The C-A-T Combat Application Tourniquet is a small tourniquet that is currently issued as individual equipment to our infantrymen. It’s easy to use and has a locking mechanism in place so that you can self-apply it.


QuikClot Combat Gauze is basically your standard gauze, only it’s infused with QuikClot. The way you’re supposed to use this, and any other gauze in a gunshot wound, is to take your finger and stuff the wound. This has the new formulation of QuikClot that doesn’t produce heat. The original formulation would actually cause serious burns in the wound, so make sure you don’t get old stuff.


The HyFin Chest Seal is used for the infamous “sucking chest wound.” The instructor told us that we could just use something like this instead, but I opted for the purpose-built (and significantly more expensive) option. UPDATE 1/5/2014: See this post for an important update about the Hyfin Chest Seal.

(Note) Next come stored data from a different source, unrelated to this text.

From an optimization exercise on the open Yosys and OpenROAD flow, aimed at small area, a short achievable clock period and few clock cycles per item; shortcuts taken in it are not production practice. Only simulation tests tie the RTL to the original design; equivalence was not proved. Power and IR drop assume default switching activity.

==> flow/design.v (outline; a module is shown in full before it is edited, if it fits) <==
// module pj_dec_core: 2258 lines
// module pj_decoder: 44 lines
module pj_decoder (
    input  wire         clk,
    input  wire         rst,
    input  wire         in_valid,
    output wire         in_ready,
    input  wire [15:0]  rq,
    input  wire [5:0]   flen,
    input  wire [103:0] frame,
    output reg          out_valid,
    input  wire         out_ready,
    output reg  [4:0]   res,
    output reg          rnv_some,
    output reg          rnv_val,
    output reg  [191:0] rval
);
  // ...
==> flow/run.sh <==
#!/bin/bash
# synth_recipe.tcl (not shown) runs the flow's synth.tcl, then flattens the netlist and writes it again
# the make line also repeats each setting of config.mk as NAME=value (left out here)
make -C /OpenROAD-flow-scripts/flow DESIGN_CONFIG=/design/flow/config.mk WORK_HOME=/design/flow/orfs CLKGATE_MAP_FILE= SYNTH_SCRIPT=/design/flow/synth_recipe.tcl finish
==> flow/config.mk <==
export PLATFORM = sky130hd
export DESIGN_NAME = pj_decoder
export DESIGN_NICKNAME = pj_decoder
export VERILOG_FILES = /design/flow/design.v
export SDC_FILE = /design/flow/constraint.sdc
export NUM_CORES = 4
export LEC_CHECK = 0
export CAP_MARGIN = 20
export CORE_MARGIN = 2
export CORE_UTILIZATION = 40
export SLEW_MARGIN = 20
==> flow/constraint.sdc <==
create_clock -name core_clock -period 16.0 [get_ports {clk}]
set_input_delay 3.2000 -clock core_clock [delete_from_list [all_inputs] [get_ports {clk}]]
set_output_delay 3.2000 -clock core_clock [all_outputs]
set_load 0.01 [all_outputs]
This design comes from an exercise in tuning for small area on the open sky130 flow, not from production work. In this exercise RTL edits were held to simulation tests only and were not proved equivalent to the original.

==> run F: inputs <==
## ssc_mux
module ssc_mux #(
    parameter integer CLK_PER_MS = 16
) (
    input  wire        clk,
    input  wire        rst,          
    input  wire        bus_rd,
    input  wire        bus_wr,
    input  wire [3:0]  bus_addr,
    input  wire [31:0] bus_wdata,
    output reg  [31:0] rdata,
    output wire [7:0]  seg_out,
    output wire [7:0]  dig_act,
    output wire [63:0] dig_duty,     
    output wire        out_en
);
==> flow/config.mk <==
export PLATFORM = sky130hd
export DESIGN_NAME = ssc_mux
export DESIGN_NICKNAME = ssc_mux
export VERILOG_FILES = /design/flow/design.v
export SDC_FILE = /design/flow/constraint.sdc
export NUM_CORES = 4
export LEC_CHECK = 0
export ABC_AREA = 1
export ABC_CLOCK_PERIOD_IN_PS = 140000
export CAP_MARGIN = 20
export CORE_MARGIN = 2
export CORE_UTILIZATION = 40
export GPL_TIMING_DRIVEN = 0
export PLACE_DENSITY = 0.6
export SLEW_MARGIN = 20
export SYNTH_HIERARCHICAL = 1
==> flow/constraint.sdc <==
create_clock -name core_clock -period 140.0 [get_ports {clk}]
set_input_delay 28.0000 -clock core_clock [delete_from_list [all_inputs] [get_ports {clk}]]
set_output_delay 28.0000 -clock core_clock [all_outputs]
set_load 0.01 [all_outputs]
standard.sh (not shown) runs the stock make flow with config.mk's settings and CLKGATE_MAP_FILE= SYNTH_SCRIPT=/design/flow/synth_recipe.tcl, a recipe that flattens the netlist after the stock synthesis.
==> flow/flow/run.sh <==
#!/bin/bash
# Layout flow: the standard layout (standard.sh) with two changes.
#  - Synthesis runs flow/my_synth.tcl: synth_recipe.tcl with an
#    area-recovering ABC script (flow/abc_own.script) for the final
#    mapping, and full/half adders taken only from the ssc_fa cell.
#  - The port buffers that placement inserts on every input and output
#    are sky130_fd_sc_hd__buf_1 (BUFFER_PORTS_ARGS).
# Each step's full output goes to a log file in the work folder (and
# ORFS's own logs under orfs/logs).
set -euo pipefail
here=$(cd "$(dirname "${BASH_SOURCE[0]}")" && pwd)
sed "s#SYNTH_SCRIPT=[^ ]*#SYNTH_SCRIPT=$here/my_synth.tcl#" standard.sh > own_synth.sh
grep -q "SYNTH_SCRIPT=$here/my_synth.tcl" own_synth.sh
sed 's#"\${@:-finish}"#"BUFFER_PORTS_ARGS=-buffer_cell sky130_fd_sc_hd__buf_1" "${@:-finish}"#' standard.sh > own_layout.sh
grep -q "BUFFER_PORTS_ARGS" own_layout.sh
bash own_synth.sh synth > synth.log 2>&1
bash own_layout.sh > layout.log 2>&1
==> flow/flow/abc_own.script <==
strash
dch -f
amap -m -F 4 -A 8
topo
==> flow/flow/my_synth.tcl <==
# The standard synthesis (synth_recipe.tcl), with one change: the final
# technology mapping runs ABC with the area-recovering script in
# abc_own.script (beside this file) in place of ORFS's abc script.
set ::own_dir [file dirname [file normalize [info script]]]
proc synth {args} { yosys synth -nofsm -noshare {*}$args }
proc abc {args} {
  set out {}
  set skip 0
  foreach a $args {
    if { $skip } { lappend out [file join $::own_dir abc_own.script]; set skip 0; continue }
    if { $a eq "-script" } { set skip 1 }
    lappend out $a
  }
  yosys abc {*}$out
}
# Full and half adders are taken only from the adder cell module (ssc_fa);
# everywhere else ABC maps the logic.
proc extract_fa {args} { yosys extract_fa {*}$args ssc_fa }
source $::env(SCRIPTS_DIR)/synth.tcl
# left out here: clear keep_hierarchy, flatten, clean up, hide names made inside functions, write 1_2_yosys.v
==> inputs of run B, as changes to run F <==
--- a/flow/design.v
+++ b/flow/design.v
@@ -7,31 +7,12 @@
     assign g[2] = n[2] | ~n[1] | n[0];
     assign g[3] = n[3] | (~n[2] & ~n[0]) | (n[1] & ~n[0]) | (~n[2] & n[1]) | (n[2] & ~n[1] & n[0]);
     assign g[4] = ~n[0] & (~n[2] | n[1]);
     assign g[5] = n[3] | (~n[1] & ~n[0]) | (n[2] & ~n[1]) | (n[2] & ~n[0]);
     assign g[6] = n[3] | (n[2] & ~n[1]) | (~n[2] & n[1]) | (n[1] & ~n[0]);
 endmodule
-module ssc_add3 (
-    input  wire [3:0] a,
-    output wire [3:0] s
-);
-    wire ge5 = a[3] | (a[2] & (a[1] | a[0]));
-    assign s[3] = ge5;
-    assign s[2] = ge5 ? (a[3] & a[0]) : a[2];
-    assign s[1] = ge5 ? ~(a[1] ^ a[0]) : a[1];
-    assign s[0] = ge5 ? ~a[0] : a[0];
-endmodule
-module ssc_add3s (
-    input  wire [2:0] a,
-    output wire [3:0] s
-);
-    assign s[3] = a[2] & (a[1] | a[0]);
-    assign s[2] = a[2] & ~a[1] & ~a[0];
-    assign s[1] = a[1] & (~a[2] | a[0]);
-    assign s[0] = (~a[2] & a[0]) | (a[2] & a[1] & ~a[0]);
-endmodule
 module ssc_glyphs (
     input  wire [7:0] c,
     input  wire [7:0] unk,
     output wire [6:0] dglyph,    
     output reg  [7:0] cglyph     
 );
@@ -106,12 +87,23 @@
     input  wire        lz,       
     output reg         in_range,
     output reg  [55:0] digits    
 );
     wire neg = v[31];
     integer i;
+    function automatic [6:0] seg7(input [3:0] n);
+        begin
+            seg7[0] = n[3] | n[1] | (n[2] & n[0]) | (~n[2] & ~n[0]);
+            seg7[1] = ~n[2] | (n[1] & n[0]) | (~n[1] & ~n[0]);
+            seg7[2] = n[2] | ~n[1] | n[0];
+            seg7[3] = n[3] | (~n[2] & ~n[0]) | (n[1] & ~n[0]) | (~n[2] & n[1]) | (n[2] & ~n[1] & n[0]);
+            seg7[4] = ~n[0] & (~n[2] | n[1]);
+            seg7[5] = n[3] | (~n[1] & ~n[0]) | (n[2] & ~n[1]) | (n[2] & ~n[0]);
+            seg7[6] = n[3] | (n[2] & ~n[1]) | (~n[2] & n[1]) | (n[1] & ~n[0]);
+        end
+    endfunction
     function automatic [3:0] add3(input [3:0] a);
         reg ge5;
         begin
             ge5 = a[3] | (a[2] & (a[1] | a[0]));
             add3 = {ge5, ge5 ? (a[3] & a[0]) : a[2], ge5 ? ~(a[1] ^ a[0]) : a[1], ge5 ? ~a[0] : a[0]};
         end
@@ -150,13 +142,13 @@
         end
     endgenerate
     wire [31:0] bcd = g_dd[27].b;
     wire [6:0] g7 [0:7];
     generate
         for (g = 0; g < 8; g = g + 1) begin : g_glyph
-            ssc_seg7 u_glyph (.n(bcd[g*4 +: 4]), .g(g7[g]));
+            assign g7[g] = seg7(bcd[g*4 +: 4]);
         end
     endgenerate
     reg [8:0] tz;
     always @(*) begin
         tz[8] = 1'b1;
         for (i = 7; i >= 0; i = i - 1)
@@ -185,33 +177,12 @@
     input  wire a, b, ci,
     output wire s, co
 );
     assign s  = a ^ b ^ ci;
     assign co = (a & b) | (a & ci) | (b & ci);
 endmodule
-module ssc_fa1 (
-    input  wire a, b,
-    output wire s, co
-);
-    assign s  = ~(a ^ b);
-    assign co = a | b;
-endmodule
-module ssc_fa0 (
-    input  wire a, b,
-    output wire s, co
-);
-    assign s  = a ^ b;
-    assign co = a & b;
-endmodule
-module ssc_seln (
-    input  wire s, sn,
-    input  wire a, b,
-    output wire y
-);
-    assign y = ~((s & b) | (sn & a));
-endmodule
 module ssc_div_stage #(
     parameter integer W   = 17,
     parameter integer INV = 0
 ) (
     input  wire [W-1:0] t,       
     input  wire [15:0]  d,
@@ -225,20 +196,22 @@
     wire [N:1]  c;                               
     wire [N-1:0] sum;
     wire gen;
     genvar k;
     generate
         for (k = 0; k < N; k = k + 1) begin : b
-            if (k == 0 && INV == 0) begin : f1
-                ssc_fa1 u_fa (.a(t[0]), .b(db[0]), .s(sum[0]), .co(c[1]));
-            end else if (k == 0) begin : f0
-                ssc_fa0 u_fa (.a(t[0]), .b(db[0]), .s(sum[0]), .co(c[1]));
+            if (k == 0 && INV == 0) begin : f1       
+                assign sum[0] = ~(t[0] ^ db[0]);
+                assign c[1]   = t[0] | db[0];
+            end else if (k == 0) begin : f0          
+                assign sum[0] = t[0] ^ db[0];
+                assign c[1]   = t[0] & db[0];
             end else begin : f
                 ssc_fa u_fa (.a(t[k]), .b(db[k]), .ci(c[k]), .s(sum[k]), .co(c[k+1]));
             end
-            ssc_seln u_sel (.s(ge), .sn(gen), .a(t[k]), .b(sum[k]), .y(r[k]));
+            assign r[k] = ~((ge & sum[k]) | (gen & t[k]));
         end
         if (W == 17) begin : gw
             if (INV) begin : i
                 assign gen = t[16] & c[16];
                 assign ge  = ~gen;
             end else begin : n
@@ -509,12 +482,14 @@
             2'd1:    single_v = digit_glyph_b;
             2'd2:    single_v = char_glyph_b;
             default: single_v = f_b[0] ? (fb_d | seg_mask) : (fb_d & ~seg_mask);
         endcase
     end
     wire multi_wr = cmd && (op == OP_CLEAR || op == OP_SHIFT || (op == OP_SET_INT && int_ok));
+    always @(posedge clk)
+        rh <= rh_next;
     always @(posedge clk) begin
         if (rst) begin
             for (i = 0; i < 8; i = i + 1)
                 fb[i] <= 8'h00;
             en        <= 8'hFF;
             bl        <= 8'h00;
@@ -535,15 +510,13 @@
             presc     <= {PW{1'b0}};
             seq_state <= S_IDLE;
             seq_idx   <= 4'd0;
             seq_cnt   <= 8'd0;
             seq_lit   <= 1'b0;
             seq_latch <= 8'h00;
-            rh        <= 16'd0;
         end else begin
-            rh <= rh_next;
             presc  <= tick ? {PW{1'b0}} : presc + 1'b1;
             now_ms <= now_n;
             for (i = 0; i < 8; i = i + 1) begin
                 if (single_wr && f_d[2:0] == i[2:0])
                     fb[i] <= single_v;
                 else if (multi_wr && i < dlen)
==> flow/flow/abc_own.script (replaced) <==
strash
dch -f
amap -m -F 8 -A 16
strash
dch -f
amap -m -F 8 -A 16
strash
dch -f
amap -m -F 8 -A 16
strash
dch -f
amap -m -F 8 -A 16
strash
dch -f
amap -m -F 8 -A 16
topo
--- a/flow/flow/my_synth.tcl
+++ b/flow/flow/my_synth.tcl
@@ -1,9 +1,10 @@
-# The standard synthesis (synth_recipe.tcl), with one change: the final
+# The standard synthesis (synth_recipe.tcl), with two changes: the final
 # technology mapping runs ABC with the area-recovering script in
-# abc_own.script (beside this file) in place of ORFS's abc script.
+# abc_own.script (beside this file) in place of ORFS's abc script, and
+# full/half adders are extracted only in the adder cell module (below).
 set ::own_dir [file dirname [file normalize [info script]]]
 proc synth {args} { yosys synth -nofsm -noshare {*}$args }
 proc abc {args} {
   set out {}
   set skip 0
   foreach a $args {
- CTS_CLUSTER_DIAMETER: default -> 100
- CTS_CLUSTER_SIZE: default -> 25
==> summary.txt <==
Outcome: run F no timing/DRC/antenna violations; run B no timing/DRC/antenna violations
Buffers & Inverters on Critical Path: run F 7; run B 8
Largest net degree at the start of global routing: run F 51; run B 48
Clock-pin slew reported for the worst setup and hold paths after clock tree synthesis: run F 0.06 ns; run B 0.10 ns
GPL Wtd Cong: run F 1.00; run B 0.996
Final layout net count: run F 5,167; run B 4,857
Wire length on met2: run F 54,900 µm; run B 53,800 µm
Gr usage total: run F 0.298; run B 0.301
Number of global-route vias before repair: run F 35,100; run B 32,800
Shortest period the worst path allows: run F 106.33 ns; run B 106.12 ns
Hold slack: run F 0.452 ns; run B 0.476 ns
Headroom to the max-slew limit: run F 0.168; run B 0.0990
Non-clock buffers: run F 193; run B 201
First-pass GRT wire length: run F 202,000 µm; run B 194,000 µm
Clk_skew: run F 0.0205 ns; run B 0.0236 ns
Detailed placer's ending HPWL: run F 103,000 µm; run B 99,000 µm

what the ideal ports hide:
No port has a modelled driver above. Below, the same layouts with a new extraction and two added sets of constraints.
Step 1 assumes that a clkbuf_16 drives the clock port and a buf_2 every other input.
Step 2 also shifts input and output timing later by t, the mid clock arrival at the registers, as if the neighbouring blocks saw the same clock.
a / b / c = ideal / step 1 / step 2; a / b = the first two.
run	t (ns)	slack for setup (ns)	worst hold slack (ns)	worst data-port slew with drivers (ns)	pins driven straight from the clock port
run F	0.671	33.672 / 33.623 / 32.952	0.452 / 0.452 / 0.452	0.15	1
run B	0.602	33.876 / 33.837 / 33.235	0.476 / 0.476 / 0.476	0.14	1
After both steps setup and hold are still met in every run listed. The setup slack of run F, which loses most, moves by -0.049 ns with the drivers and by -0.720 ns with both steps.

The famous Israeli Bandage, which I now understand how to use thanks to the class. Here’s where I have to give a shout-out to Acme Approved, the vendor that actually supplied the bandages. One of the two I originally received had a small hole in the package, rendering it non-sterile and unusable. I sent them an email, and they sent me TWO replacements! Now I have an extra that I keep in my laptop bag.

I wanted to get everything together before buying a bag, and it turns out that they fit perfectly in a quart-sized Zip-Lock bag:

That’s it. Those are the basics. I keep my kit in between the door sill and the driver’s seat in my Jeep, and the one in my wife’s car is just in her glove box. All medical equipment has an expiration date, so take note of what expires first in your kit. For me, the chest seals expire in about 18 months so I have set a reminder to buy more around that time. Prices on these items seem to fluctuate, so be sure to shop around.

I gotta tell ya, having the equipment and the knowledge to treat a GSW certainly makes me feel better.